Этим акцентом на феминистском сообществе я и хотела бы закончить. Оба эссе Нохлин, воспроизведенные в этой книге, настаивают на важности сообществ, внутри которых зародилась ее критика. Кроме того, в Воспоминаниях ad-hoc-искусствоведа она в подробностях вспоминает первый семинар о женщинах и искусстве, который она проводила в Вассар-колледже в 1969 году, во многом послуживший основой для ее эссе 1971 года. Описывая магистрантов как «увлеченную группу протофеминистских исследователей», члены которой были «одновременно изобретателями и исследователями: изобретателями гипотез и концепций, прокладывающих путь в безбрежном море неоткрытых библиографических материалов, в подземных реках и потоках женского искусства и женских образов» [16], она включает в эту группу и себя. В своем эссе 2001 года она снова отдает дань уважения сообществу ученых – создателей феминистской истории искусства, отказываясь от статуса номинального лидера и вместо этого заявляя, что «мы – как сообщество, работая в сотрудничестве – изменили дискурс и производство в своей сфере». Она также предостерегает против мужской героики, которая, по ее наблюдению, возвращается в искусство, политику и культуру; это возвращение происходит и в настоящее время [17]. В таких условиях для тех, кто читает Нохлин по прошествии пятидесяти лет, ее описание группы протофеминистских исследователей всё еще сохраняет свою важность.

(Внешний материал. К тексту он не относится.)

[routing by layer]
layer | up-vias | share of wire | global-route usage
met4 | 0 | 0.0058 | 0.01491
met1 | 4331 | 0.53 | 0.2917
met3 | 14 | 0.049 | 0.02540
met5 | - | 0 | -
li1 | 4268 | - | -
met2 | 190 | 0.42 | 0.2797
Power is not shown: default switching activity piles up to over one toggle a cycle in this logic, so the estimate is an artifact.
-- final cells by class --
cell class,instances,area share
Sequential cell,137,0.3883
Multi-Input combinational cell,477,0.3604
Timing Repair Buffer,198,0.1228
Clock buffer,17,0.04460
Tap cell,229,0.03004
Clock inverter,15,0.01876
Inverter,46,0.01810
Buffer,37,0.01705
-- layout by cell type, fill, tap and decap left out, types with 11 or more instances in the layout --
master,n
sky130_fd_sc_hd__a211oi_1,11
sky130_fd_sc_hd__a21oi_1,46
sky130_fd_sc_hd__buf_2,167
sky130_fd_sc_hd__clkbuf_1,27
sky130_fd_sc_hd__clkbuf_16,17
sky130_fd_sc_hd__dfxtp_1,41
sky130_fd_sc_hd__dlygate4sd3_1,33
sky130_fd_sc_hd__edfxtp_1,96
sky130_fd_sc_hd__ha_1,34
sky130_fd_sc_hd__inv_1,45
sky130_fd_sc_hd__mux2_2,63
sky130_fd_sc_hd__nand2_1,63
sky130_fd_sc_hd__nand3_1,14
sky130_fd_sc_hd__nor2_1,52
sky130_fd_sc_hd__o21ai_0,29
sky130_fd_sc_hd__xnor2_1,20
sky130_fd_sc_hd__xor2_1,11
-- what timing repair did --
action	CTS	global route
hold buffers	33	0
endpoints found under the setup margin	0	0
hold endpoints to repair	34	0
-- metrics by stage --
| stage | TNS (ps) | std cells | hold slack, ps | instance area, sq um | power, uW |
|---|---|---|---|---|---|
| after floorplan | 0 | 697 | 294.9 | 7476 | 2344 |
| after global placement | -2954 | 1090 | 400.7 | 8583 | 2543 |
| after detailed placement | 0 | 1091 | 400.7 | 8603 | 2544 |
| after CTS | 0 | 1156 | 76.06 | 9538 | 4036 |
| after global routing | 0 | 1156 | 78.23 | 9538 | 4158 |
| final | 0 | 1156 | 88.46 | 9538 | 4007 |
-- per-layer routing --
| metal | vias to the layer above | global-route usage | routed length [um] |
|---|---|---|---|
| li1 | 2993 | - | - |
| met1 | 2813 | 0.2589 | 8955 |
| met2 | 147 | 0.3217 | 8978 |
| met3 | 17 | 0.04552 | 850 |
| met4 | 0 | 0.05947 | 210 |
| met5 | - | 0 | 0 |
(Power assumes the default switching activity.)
--- src/hdl/vfms_pkg.sv ---
`default_nettype none
// ----------------------------------------------------------------------------
// vfms_pkg
// Shared widths, the status type and the sequencer states of the vector field
// magnitude statistics block.
// ----------------------------------------------------------------------------
package vfms_pkg;

   localparam int DEFAULT_MAX_PIXELS = 4096;

   localparam int VEL_W     = 16;
   localparam int MAG_W     = 16;
   localparam int TOTAL_W   = 28;
   localparam int DIR_W     = 16;
   localparam int CFG_W     = 13;
   localparam int SUM_W     = 29;
   localparam int CFG_RESET = 4096;

   localparam int MUL_W  = 17;
   localparam int PROD_W = 34;

   localparam int SQ_IN_W  = 64;
   localparam int SQ_OUT_W = 32;
   localparam int SQ_REM_W = 36;

   localparam int DIV_N_W = 64;
   localparam int DIV_D_W = 32;

   typedef struct packed {
      logic busy;
      logic done;
   } unit_status_type;

   typedef enum logic [4:0] {
      ST_IDLE,
      ST_SQ,
      ST_MAG_START,
      ST_MAG_WAIT,
      ST_ACC,
      ST_MEAN_START,
      ST_MEAN_WAIT,
      ST_VAR,
      ST_VDIV_START,
      ST_VDIV_WAIT,
      ST_STD_START,
      ST_STD_WAIT,
      ST_S2,
      ST_NORM,
      ST_LEN_START,
      ST_LEN_WAIT,
      ST_DIR_START,
      ST_DIR_WAIT,
      ST_OUT
   } state_type;

endpackage
`default_nettype wire

--- src/hdl/vfms_sqrt.sv ---
`default_nettype none
// ----------------------------------------------------------------------------
// vfms_sqrt
// Iterative integer square root, two radicand bits per cycle.
// ----------------------------------------------------------------------------
module vfms_sqrt (
   input  wire logic                         clock,
   input  wire logic                         reset,
   input  wire logic                         start,
   input  wire logic [vfms_pkg::SQ_IN_W-1:0]  value,
   output logic      [vfms_pkg::SQ_OUT_W-1:0] root,
   output vfms_pkg::unit_status_type         status
);
   import vfms_pkg::*;

   localparam int CNT_W = $clog2(SQ_OUT_W + 1);

   logic [SQ_IN_W-1:0]  val_ff, val_in;
   logic [SQ_REM_W-1:0] rem_ff, rem_in;
   logic [SQ_OUT_W-1:0] root_ff, root_in;
   logic [CNT_W-1:0]    cnt_ff, cnt_in;
   logic                busy_ff, busy_in;
   logic                done_ff, done_in;
   logic [SQ_REM_W-1:0] rem_sh;
   logic [SQ_REM_W-1:0] trial;

   always_comb begin
      rem_sh  = {rem_ff[SQ_REM_W-3:0], val_ff[SQ_IN_W-1 -: 2]};
      trial   = {{(SQ_REM_W-SQ_OUT_W-2){1'b0}}, root_ff, 2'b01};
      val_in  = val_ff;
      rem_in  = rem_ff;
      root_in = root_ff;
      cnt_in  = cnt_ff;
      busy_in = busy_ff;
      done_in = 1'b0;
      if (start) begin
         val_in  = value;
         rem_in  = '0;
         root_in = '0;
         cnt_in  = CNT_W'(SQ_OUT_W);
         busy_in = 1'b1;
      end else if (busy_ff) begin
         val_in = val_ff << 2;
         if (rem_sh >= trial) begin
            rem_in  = rem_sh - trial;
            root_in = {root_ff[SQ_OUT_W-2:0], 1'b1};
         end else begin
            rem_in  = rem_sh;
            root_in = {root_ff[SQ_OUT_W-2:0], 1'b0};
         end
         cnt_in = cnt_ff - CNT_W'(1);
         if (cnt_ff == CNT_W'(1)) begin
            busy_in = 1'b0;
            done_in = 1'b1;
         end
      end
   end

   always_ff @(posedge clock) begin
      if (reset) begin
         cnt_ff  <= '0;
         busy_ff <= 1'b0;
         done_ff <= 1'b0;
      end else begin
         cnt_ff  <= cnt_in;
         busy_ff <= busy_in;
         done_ff <= done_in;
      end
   end

   always_ff @(posedge clock) begin
      val_ff  <= val_in;
      rem_ff  <= rem_in;
      root_ff <= root_in;
   end

   assign root   = root_ff;
   assign status = '{busy: busy_ff, done: done_ff};

endmodule
`default_nettype wire

--- config.mk ---
export PLATFORM = sky130hd
export DESIGN_NAME = vfms_sqrt
export DESIGN_NICKNAME = d
export VERILOG_FILES = /design/src/hdl/vfms_pkg.sv /design/src/hdl/vfms_sqrt.sv
export SDC_FILE = /design/constraint.sdc
export NUM_CORES = 1
export LEC_CHECK = 0
export ABC_CLOCK_PERIOD_IN_PS = 3800
export BUFFER_PORTS_ARGS = -buffer_cell sky130_fd_sc_hd__buf_4
export CELL_PAD_IN_SITES_DETAIL_PLACEMENT = 0
export CELL_PAD_IN_SITES_GLOBAL_PLACEMENT = 1
export CORE_ASPECT_RATIO = 0.7
export CORE_MARGIN = 4
export CORE_UTILIZATION = 45
export CTS_BUF_LIST = sky130_fd_sc_hd__clkbuf_4 sky130_fd_sc_hd__clkbuf_8 sky130_fd_sc_hd__clkbuf_16
export CTS_CLUSTER_DIAMETER = 150
export DETAILED_ROUTE_END_ITERATION = 8
export GPL_TIMING_DRIVEN = 0
export PLACE_DENSITY_LB_ADDON = 0.1
export SLEW_MARGIN = 5
export SYNTH_ARGS = -nofsm -noshare
export SYNTH_HDL_FRONTEND = slang
export SYNTH_SLANG_ARGS = --single-unit
--- constraint.sdc ---
create_clock -name clock -period 3.8 [get_ports clock]
set_input_delay 0.38 -clock clock [delete_from_list [all_inputs] [get_ports clock]]
set_output_delay 0.38 -clock clock [all_outputs]
set_load 0.01 [all_outputs]
After elaboration in Yosys (flattened, before gate mapping)
Cells that the tools add are included.
W data, S select, Z words.
{"block": "classes", "muxes": 10, "n_reduce_logical": 3, "n_lt_le_gt_ge": 1, "eq_ne": 1, "addsub": 2, "n_bitwise": 1}
{"operator": "$mux W64", "count": 2}
{"operator": "$ge A36 B34 Y1", "count": 1}
{"operator": "$mux W34", "count": 1}
{"operator": "$sub A34 B34 Y34", "count": 1}
{"operator": "$mux W6", "count": 2}
{"operator": "$eq A6 B1 Y1 const B", "count": 1}
{"operator": "$sub A6 B1 Y6 const B", "count": 1}
{"operator": "$mux W1", "count": 5}
{"operator": "$reduce_or A3 Y1", "count": 1}
{"operator": "$reduce_bool A2 Y1", "count": 1}
{"operator": "$reduce_or A2 Y1", "count": 1}
{"operator": "$not A1 Y1", "count": 1}
{"block": "totals", "reg_bits": 138, "out_inout_bits": 34, "word_cells": 25, "input_bits": 67}

Depth between registers and ports, before layout
Gate-level depths: netlist of run 1.
{"block": "logic_depth", "word_depth": 4, "ltp_mapped": 14, "ltp_nobuf": 11}

Worst setup path before layout of run 1
No wires, ideal clock.
{"block": "synth_timing", "kind": "flip-flop to flip-flop", "start": "reg root_ff[6] (netlist: root[6])", "end": "reg rem_ff[33]", "setup_slack_ns": 0.774, "path_stages_with_launch": 13, "arrival_ns": 2.894, "period_less_slack_ns": 3.026, "path_buffers": 1, "setup_ns": 0.133, "required_time_ns": 3.667, "path_cell_list": "dfxtp_1 -> inv_1 -> ha_1 -> and3_1 -> buf_6 -> a221o_1 -> o21a_1 -> o31a_1 -> or4_4 -> a31o_1 -> mux2i_1 -> o221ai_1 -> a21oi_1"}
{"block": "synth_between", "elab_chain_cells": 2, "word_cells_on_any_way": 3}
{"item": "start, declared", "line_no": "vfms_sqrt.sv:20", "source": "logic [SQ_OUT_W-1:0] root_ff, root_in;"}
{"item": "start signal, assigned", "line_no": "vfms_sqrt.sv:74", "source": "root_ff <= root_in;"}
{"item": "$sub A34 B34 Y34 / $ge A36 B34 Y1 (equally long branches)", "line_no": "vfms_sqrt.sv:45, vfms_sqrt.sv:44"}
{"item": "$mux W34 (*)", "line_no": "vfms_sqrt.sv:44", "source": "if (rem_sh >= trial) begin"}
{"item": "end signal, assigned", "line_no": "vfms_sqrt.sv:73", "source": "rem_ff <= rem_in;"}
{"item": "end, declared", "line_no": "vfms_sqrt.sv:19", "source": "logic [SQ_REM_W-1:0] rem_ff, rem_in;"}
Mark *: on every way between the ends. The rest lies on a longest branch, timed or not.
A chain may end at the register's enable or synchronous reset.

Final worst setup path of run 1
{"block": "layout_timing", "start": "reg root_ff[22] (netlist: root[22])", "end": "reg rem_ff[17]"}
{"block": "layout_between", "elab_chain_cells": 2}
{"item": "$ge A36 B34 Y1", "line_no": "vfms_sqrt.sv:44"}
{"item": "$mux W34", "line_no": "vfms_sqrt.sv:44"}
Every way passes these cells.

==> out/results.tsv, run 1 <==
metric	value	unit
outcome	completed	
ant diodes	0	
Synth Register Bits	138	
share of layout cells above drive strength 1	24.0	%
max cap viols	0	
Sink Count	138	
post-synthesis adder-cell area fraction	5.98	%
setup repair bufs after CTS	0	
hold slack final	0.125	ns
Synth cell types	57	
fmax	290	MHz
Slew @ Worst Pin	0.862	ns
predominant post-synthesis flop cell	dfxtp_1	
GRT overflow	0	
first-pass GRT wire length	29.8	mm
Initial Util	46.1	%
CP Class	register to register	
antenna violations before repair	0	
sequential area share after synthesis	45.2	%
synthesized area	7540	um^2
largest family of logic cells by synthesized area	multiplexers	
worst path required time	4.08	ns
min Tclk post-route	3.45	ns
Clock Tree Buf Depth	2	
Total Power	6.48	mW
post-CTS sizing	0	
Routed wire per std cell	17.0	um
I/O pin count	101	
relative slew slack	42.3	%
WP data arrival	3.73	ns
number of CTS-inserted buffers	17	
Initial DRT Pass Iterations	5	
total global-route track usage	20.1	%
Placeable Area	16300	um^2
Worst Path Max Fanout	10	
row count	39	
count of final hold-check violations	0	
# DRC	0	
hpwl dp	13.9	mm
ys async rst share	0	%
Slew Viols, Final	0	
XOR/XNOR Fraction of Synth Area	4.07	%
port bufs	99	
Post-synth EDFFs	64	
Power Density	708	nW/um^2
mux cell area share after synthesis	15.8	%
Die Area	18900	um^2
number of hold buffers added after cts	0	
Area Overhead vs Synth	21.6	%
Vias	5912	
Final Cycle Share	90.8	%
Vert. Die Dim	116	um
crit path launch type	register	
DR vias/cell	5.35	
Routed Antenna Nets	0	
pin count of the biggest net entering global routing	41	
CTS tree	done	
Synth warnings	0	
Die Width	163	um
Syn Inst Count	748	
vias in the first global route	5692	
Simple-Gate Fraction of Synth Area	11.2	%
RSZ-0062 raised after global routing	no	
Worst-path clk slew	0.06	ns
Post-Route Setup TNS	0	ns
initial DRC count	454	
Routed Wire Length	18.8	mm
global placer's final weighted congestion	0.911	
static leakage	3.77	nW
peak supply drop	406	uV
Syn Nets	851	
H-tree depth	4	
final setup violating endpoints	0	
endpoint class of the critical path	register	
Syn Area/Cell	10.1	um^2
clock skew	0.00826	ns
Root Buffer	clkbuf_16	
Compound-Gate Fraction of Synth Area	13.1	%
final net count	970	
Clk Latency, worst-skew pair	0.42	ns
Hold WC Path Type	input port to register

Всем нам – тем, кто привержен непрерывному, разнообразному, междисциплинарному и развивающемуся проекту написания феминистской истории искусства, нужно продолжать видеть себя «изобретателями и исследователями», продолжать задавать вопросы и нарушать спокойствие.
Благодарности
Спасибо Сэму Бибби, Алсии Гринен, Хилари Робинсон и Линоре Уильямс (директору библиотеки Бетти Бойд Деттре и исследовательского центра при Национальном музее женского искусства, Вашингтон, округ Колумбия) за помощь в поиске важнейших материалов и за то, что говорили со мной об огромном феминистском вкладе Линды Нохлин в историю искусства.